Liu, Z., Treichler, D., Mazzolini, M. (2023): Snow depth retrieval using satellite altimetry, climate reanalysis data and machine learning: A case study in mainland Norway, XXVIII General Assembly of the International Union of Geodesy and Geophysics (IUGG) (Berlin 2023).
https://doi.org/10.57757/IUGG23-4150


Cite as: https://gfzpublic.gfz-potsdam.de/pubman/item/item_5021589
Abstract
Seasonal snow plays a crucial role as a water reservoir and energy balance component, yet accurately estimating the depth of the snowpack remains a challenge, particularly in remote areas. ICESat-2 laser satellite altimetry offers the potential to provide precise snow depth measurements by comparing satellite-based snow surface elevation profiles with a high-quality Digital Elevation Model (DEM) of the snow-free ground. However, the satellite’s acquisition pattern is sparse in time and space, raising the need for additional data to produce a spatially complete snow depth map.
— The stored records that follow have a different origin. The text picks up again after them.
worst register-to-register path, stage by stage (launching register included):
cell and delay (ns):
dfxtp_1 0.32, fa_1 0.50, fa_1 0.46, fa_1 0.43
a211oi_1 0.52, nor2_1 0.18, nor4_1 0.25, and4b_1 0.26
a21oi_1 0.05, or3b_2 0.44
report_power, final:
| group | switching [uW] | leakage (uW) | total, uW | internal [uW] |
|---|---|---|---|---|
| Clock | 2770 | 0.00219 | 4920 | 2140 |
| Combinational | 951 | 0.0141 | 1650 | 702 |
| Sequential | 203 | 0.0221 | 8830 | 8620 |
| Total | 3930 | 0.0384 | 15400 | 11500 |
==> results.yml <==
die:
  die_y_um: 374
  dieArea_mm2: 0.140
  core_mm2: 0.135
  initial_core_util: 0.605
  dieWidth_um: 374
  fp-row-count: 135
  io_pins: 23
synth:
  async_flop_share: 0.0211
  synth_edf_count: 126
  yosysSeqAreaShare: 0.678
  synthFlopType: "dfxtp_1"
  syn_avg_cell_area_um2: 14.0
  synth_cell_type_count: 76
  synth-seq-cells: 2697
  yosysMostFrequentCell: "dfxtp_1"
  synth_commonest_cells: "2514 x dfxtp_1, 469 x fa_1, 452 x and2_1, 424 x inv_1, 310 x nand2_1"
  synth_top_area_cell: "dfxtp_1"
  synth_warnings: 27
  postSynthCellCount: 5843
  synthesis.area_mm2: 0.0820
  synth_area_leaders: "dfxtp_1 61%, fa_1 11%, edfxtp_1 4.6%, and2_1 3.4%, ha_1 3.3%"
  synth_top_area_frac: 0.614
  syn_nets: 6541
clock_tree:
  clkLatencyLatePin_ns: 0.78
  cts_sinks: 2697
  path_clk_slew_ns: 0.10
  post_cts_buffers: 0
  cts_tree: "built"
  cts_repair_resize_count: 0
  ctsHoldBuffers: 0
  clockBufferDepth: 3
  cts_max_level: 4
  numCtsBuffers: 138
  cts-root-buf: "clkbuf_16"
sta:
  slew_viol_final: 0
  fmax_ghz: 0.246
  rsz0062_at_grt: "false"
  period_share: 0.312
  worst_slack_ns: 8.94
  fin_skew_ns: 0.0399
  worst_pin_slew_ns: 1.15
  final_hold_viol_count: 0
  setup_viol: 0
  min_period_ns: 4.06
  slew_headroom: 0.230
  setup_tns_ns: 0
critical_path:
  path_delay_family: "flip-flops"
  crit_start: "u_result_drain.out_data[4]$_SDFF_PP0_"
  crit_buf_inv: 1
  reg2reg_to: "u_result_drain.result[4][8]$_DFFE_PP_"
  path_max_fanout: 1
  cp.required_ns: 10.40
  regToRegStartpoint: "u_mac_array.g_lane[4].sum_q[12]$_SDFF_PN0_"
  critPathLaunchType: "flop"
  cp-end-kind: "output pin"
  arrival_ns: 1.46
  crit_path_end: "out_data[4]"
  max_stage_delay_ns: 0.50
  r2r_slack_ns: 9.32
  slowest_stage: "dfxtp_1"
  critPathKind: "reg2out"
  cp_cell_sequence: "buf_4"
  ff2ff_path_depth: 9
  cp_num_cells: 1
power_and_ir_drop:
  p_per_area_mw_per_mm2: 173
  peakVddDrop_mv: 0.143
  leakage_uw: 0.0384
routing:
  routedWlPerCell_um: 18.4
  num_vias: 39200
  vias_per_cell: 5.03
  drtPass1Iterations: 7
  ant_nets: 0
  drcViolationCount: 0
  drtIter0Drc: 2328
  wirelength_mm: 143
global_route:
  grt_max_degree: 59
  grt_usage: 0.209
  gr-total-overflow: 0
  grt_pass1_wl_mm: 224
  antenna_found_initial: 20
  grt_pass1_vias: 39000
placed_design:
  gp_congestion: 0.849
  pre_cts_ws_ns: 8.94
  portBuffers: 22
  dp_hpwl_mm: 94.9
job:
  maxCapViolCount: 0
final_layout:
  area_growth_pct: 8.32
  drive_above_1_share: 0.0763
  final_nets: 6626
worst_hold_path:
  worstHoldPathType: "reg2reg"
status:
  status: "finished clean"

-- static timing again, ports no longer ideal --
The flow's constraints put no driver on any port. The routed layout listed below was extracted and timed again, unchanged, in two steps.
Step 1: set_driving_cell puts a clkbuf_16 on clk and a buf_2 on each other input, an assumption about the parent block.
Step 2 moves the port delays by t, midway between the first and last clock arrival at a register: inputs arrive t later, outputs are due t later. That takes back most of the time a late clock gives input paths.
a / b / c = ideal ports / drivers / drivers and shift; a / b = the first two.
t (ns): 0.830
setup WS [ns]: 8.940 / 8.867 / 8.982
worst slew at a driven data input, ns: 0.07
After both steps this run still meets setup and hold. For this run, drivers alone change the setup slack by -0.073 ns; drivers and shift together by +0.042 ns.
Context: an optimization exercise on an open-source flow, tuned for small area and a short achievable clock period. The choices shown serve that exercise and are no tape-out recipe.
Function was checked by simulation only, so behaviour that the tests miss may differ from the original.
Power and IR drop assume default switching activity.

==> module gshare_ras_ongorucu, before the edit <==
module gshare_ras_ongorucu #(
  parameter int ADR_BIT      = 32,
  parameter int BTB_DERINLIK = 32,
  parameter int GHR_BIT      = 8,
  parameter int RAS_DERINLIK = 4,
  localparam int IDX = $clog2(BTB_DERINLIK),
  localparam int RP  = $clog2(RAS_DERINLIK)
) (
  input  logic               clk_g,
  input  logic               rst_g,
  input  logic               i_gecerli,
  input  logic [ADR_BIT-1:0] i_buyruk_adresi,
  input  logic               i_is_branch,
  input  logic               i_is_jal,
  input  logic               i_is_jalr,
  input  logic               i_is_call,
  input  logic               i_is_ret,
  input  logic               i_is_comp,
  input  logic [ADR_BIT-1:0] i_jal_hedef,
  output logic               o_gecerli,
  output logic               o_buyruk_ongoru,
  output logic [ADR_BIT-1:0] o_atlanan_adres,
  output logic [GHR_BIT-1:0] o_ghr_ckpt,
  output logic [RP:0]        o_ras_ckpt,
  input  logic               i_guncelle_gecerli,
  input  logic [ADR_BIT-1:0] i_g_adres,
  input  logic               i_g_branch,
  input  logic               i_g_jalr,
  input  logic               i_g_atladi,
  input  logic [ADR_BIT-1:0] i_g_hedef,
  input  logic               i_g_yanlis,
  input  logic [GHR_BIT-1:0] i_g_ghr_ckpt,
  input  logic [RP:0]        i_g_ras_ckpt
);
  localparam logic [RP:0]   RAS_FULL = RAS_DERINLIK[RP:0];
  localparam logic [RP-1:0] PTR_ONE  = RP'(1);
  localparam logic [RP:0]   CNT_ONE  = (RP+1)'(1);
  logic [BTB_DERINLIK-1:0] ctr_hi, ctr_lo_n, btb_valid;
  logic [ADR_BIT-1:0] btb_target [BTB_DERINLIK];
  logic [GHR_BIT-1:0] ghr;
  logic [ADR_BIT-1:0] ras        [RAS_DERINLIK];
  logic [RAS_DERINLIK-1:0] ras_wr;
  logic [RP-1:0]      ras_ptr;
  logic [RP:0]        ras_cnt;
  logic [IDX-1:0]     p_idx, u_idx;
  logic [ADR_BIT-1:0] fall_thru, p_target, ras_top, other_tgt, btb_tgt;
  logic               p_taken, fire, repair, pop_ok, ras_hit, jalr_btb, btb_hit;
  logic [RP-1:0]      ptr_pop, ptr_nxt;
  logic [RP:0]        cnt_pop, cnt_nxt;
  logic [BTB_DERINLIK-1:0] p_dec, u_dec, p_sel;
  logic               unused_ok;
  assign repair    = i_guncelle_gecerli & i_g_yanlis;
  assign fire      = i_gecerli & ~repair;
  assign p_idx     = i_buyruk_adresi[IDX+1:2] ^ ghr[IDX-1:0];
  assign u_idx     = i_g_adres[IDX+1:2] ^ i_g_ghr_ckpt[IDX-1:0];
  assign fall_thru = i_buyruk_adresi + {{(ADR_BIT-3){1'b0}}, ~i_is_comp, i_is_comp, 1'b0};
  assign unused_ok = ^{i_g_adres[ADR_BIT-1:IDX+2], i_g_adres[1:0]};
  assign ras_top   = ras_wr[ras_ptr] ? ras[ras_ptr] : '0;
  assign ras_hit  = i_is_ret && ras_cnt != '0;
  assign jalr_btb = ~i_is_jal & i_is_jalr & ~ras_hit;
  always_comb begin
    for (int i = 0; i < BTB_DERINLIK; i++) begin
      p_dec[i] = (p_idx == IDX'(i));
      u_dec[i] = (u_idx == IDX'(i));
      p_sel[i] = p_dec[i] & btb_valid[i] & (i_is_branch ? ctr_hi[i] : jalr_btb);
    end
    btb_tgt = '0;
    for (int i = 0; i < BTB_DERINLIK; i++) btb_tgt = btb_tgt | ({ADR_BIT{p_sel[i]}} & btb_target[i]);
  end
  assign btb_hit = |p_sel;
  always_comb begin
    other_tgt = fall_thru;
    if (!i_is_branch) begin
      if (i_is_jal)                  other_tgt = i_jal_hedef;
      else if (i_is_jalr && ras_hit) other_tgt = ras_top;
    end
  end
  assign p_taken  = btb_hit | (~i_is_branch & (i_is_jal | (i_is_jalr & ras_hit)));
  assign p_target = btb_tgt | ({ADR_BIT{~btb_hit}} & other_tgt);
  always_comb begin
    pop_ok  = ras_hit;
    ptr_pop = pop_ok ? ras_ptr - PTR_ONE : ras_ptr;
    cnt_pop = pop_ok ? ras_cnt - CNT_ONE : ras_cnt;
    ptr_nxt = ptr_pop;
    cnt_nxt = cnt_pop;
    if (i_is_call) begin
      ptr_nxt = ptr_pop + PTR_ONE;
      if (cnt_pop != RAS_FULL) cnt_nxt = cnt_pop + CNT_ONE;
    end
  end
  always_ff @(posedge clk_g or negedge rst_g) begin
    if (!rst_g) begin
      ctr_hi    <= '0;
      ctr_lo_n  <= '0;
      btb_valid <= '0;
      ras_wr    <= '0;
      ghr       <= '0;
      ras_ptr   <= '0;
      ras_cnt   <= '0;
      o_gecerli <= 1'b0;
    end else begin
      for (int i = 0; i < BTB_DERINLIK; i++) begin
        if (i_guncelle_gecerli && i_g_branch && u_dec[i]) begin
          if (i_g_atladi) begin
            ctr_hi[i]   <= ctr_hi[i] | ~ctr_lo_n[i];
            ctr_lo_n[i] <= ~ctr_hi[i] & ~ctr_lo_n[i];
          end else begin
            ctr_hi[i]   <= ctr_hi[i] & ~ctr_lo_n[i];
            ctr_lo_n[i] <= ~ctr_hi[i] | ~ctr_lo_n[i];
          end
        end
        if (i_guncelle_gecerli && (i_g_atladi || i_g_jalr) && u_dec[i]) btb_valid[i] <= 1'b1;
      end
      if (repair) begin
        ghr     <= i_g_branch ? {i_g_ghr_ckpt[GHR_BIT-2:0], i_g_atladi} : i_g_ghr_ckpt;
        ras_ptr <= i_g_ras_ckpt[RP:1];
        ras_cnt <= i_g_ras_ckpt[0] ? RAS_FULL : '0;
      end else if (fire) begin
        if (i_is_branch) ghr <= {ghr[GHR_BIT-2:0], p_taken};
        if (i_is_call) ras_wr[ptr_nxt] <= 1'b1;
        ras_ptr <= ptr_nxt;
        ras_cnt <= cnt_nxt;
      end
      o_gecerli <= fire;
    end
  end
  always_ff @(posedge clk_g) begin
    for (int i = 0; i < BTB_DERINLIK; i++)
      if (i_guncelle_gecerli && (i_g_atladi || i_g_jalr) && u_dec[i]) btb_target[i] <= i_g_hedef;
    if (fire && i_is_call) ras[ptr_nxt] <= fall_thru;
  end
  always_ff @(posedge clk_g) begin
    o_buyruk_ongoru <= p_taken;
    o_atlanan_adres <= p_target;
    o_ghr_ckpt      <= ghr;
    o_ras_ckpt      <= {ras_ptr, ras_cnt != '0};
  end
endmodule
In this study, we generate snow depth maps for mainland Norway by employing machine-learning methods to combine snow depths derived from the ICESat-2 ATL08 product (2018-2022) with ERA-5 Land data. Our methodology involves careful data co-registration, benchmarking of DEM uncertainties using ICESat-2 surface elevations from snow-free conditions as a reference, and applying a machine learning-based bias correction on the derived snow depths. Subsequently, snow depth maps are generated in an XGBoost regressor by statistically downscaling ERA-5 snow depth time series with the derived snow depth and incorporating terrain, vegetation and wind parameters. Our results suggest that while ERA-5 alone overestimates snow depth on a national scale, our approach removes this bias and reproduces snow depth patterns at the hillslope scale when compared to lidar-based snow depth maps acquired in the field. The approach is applicable globally wherever accurate snow-free DEMs are available.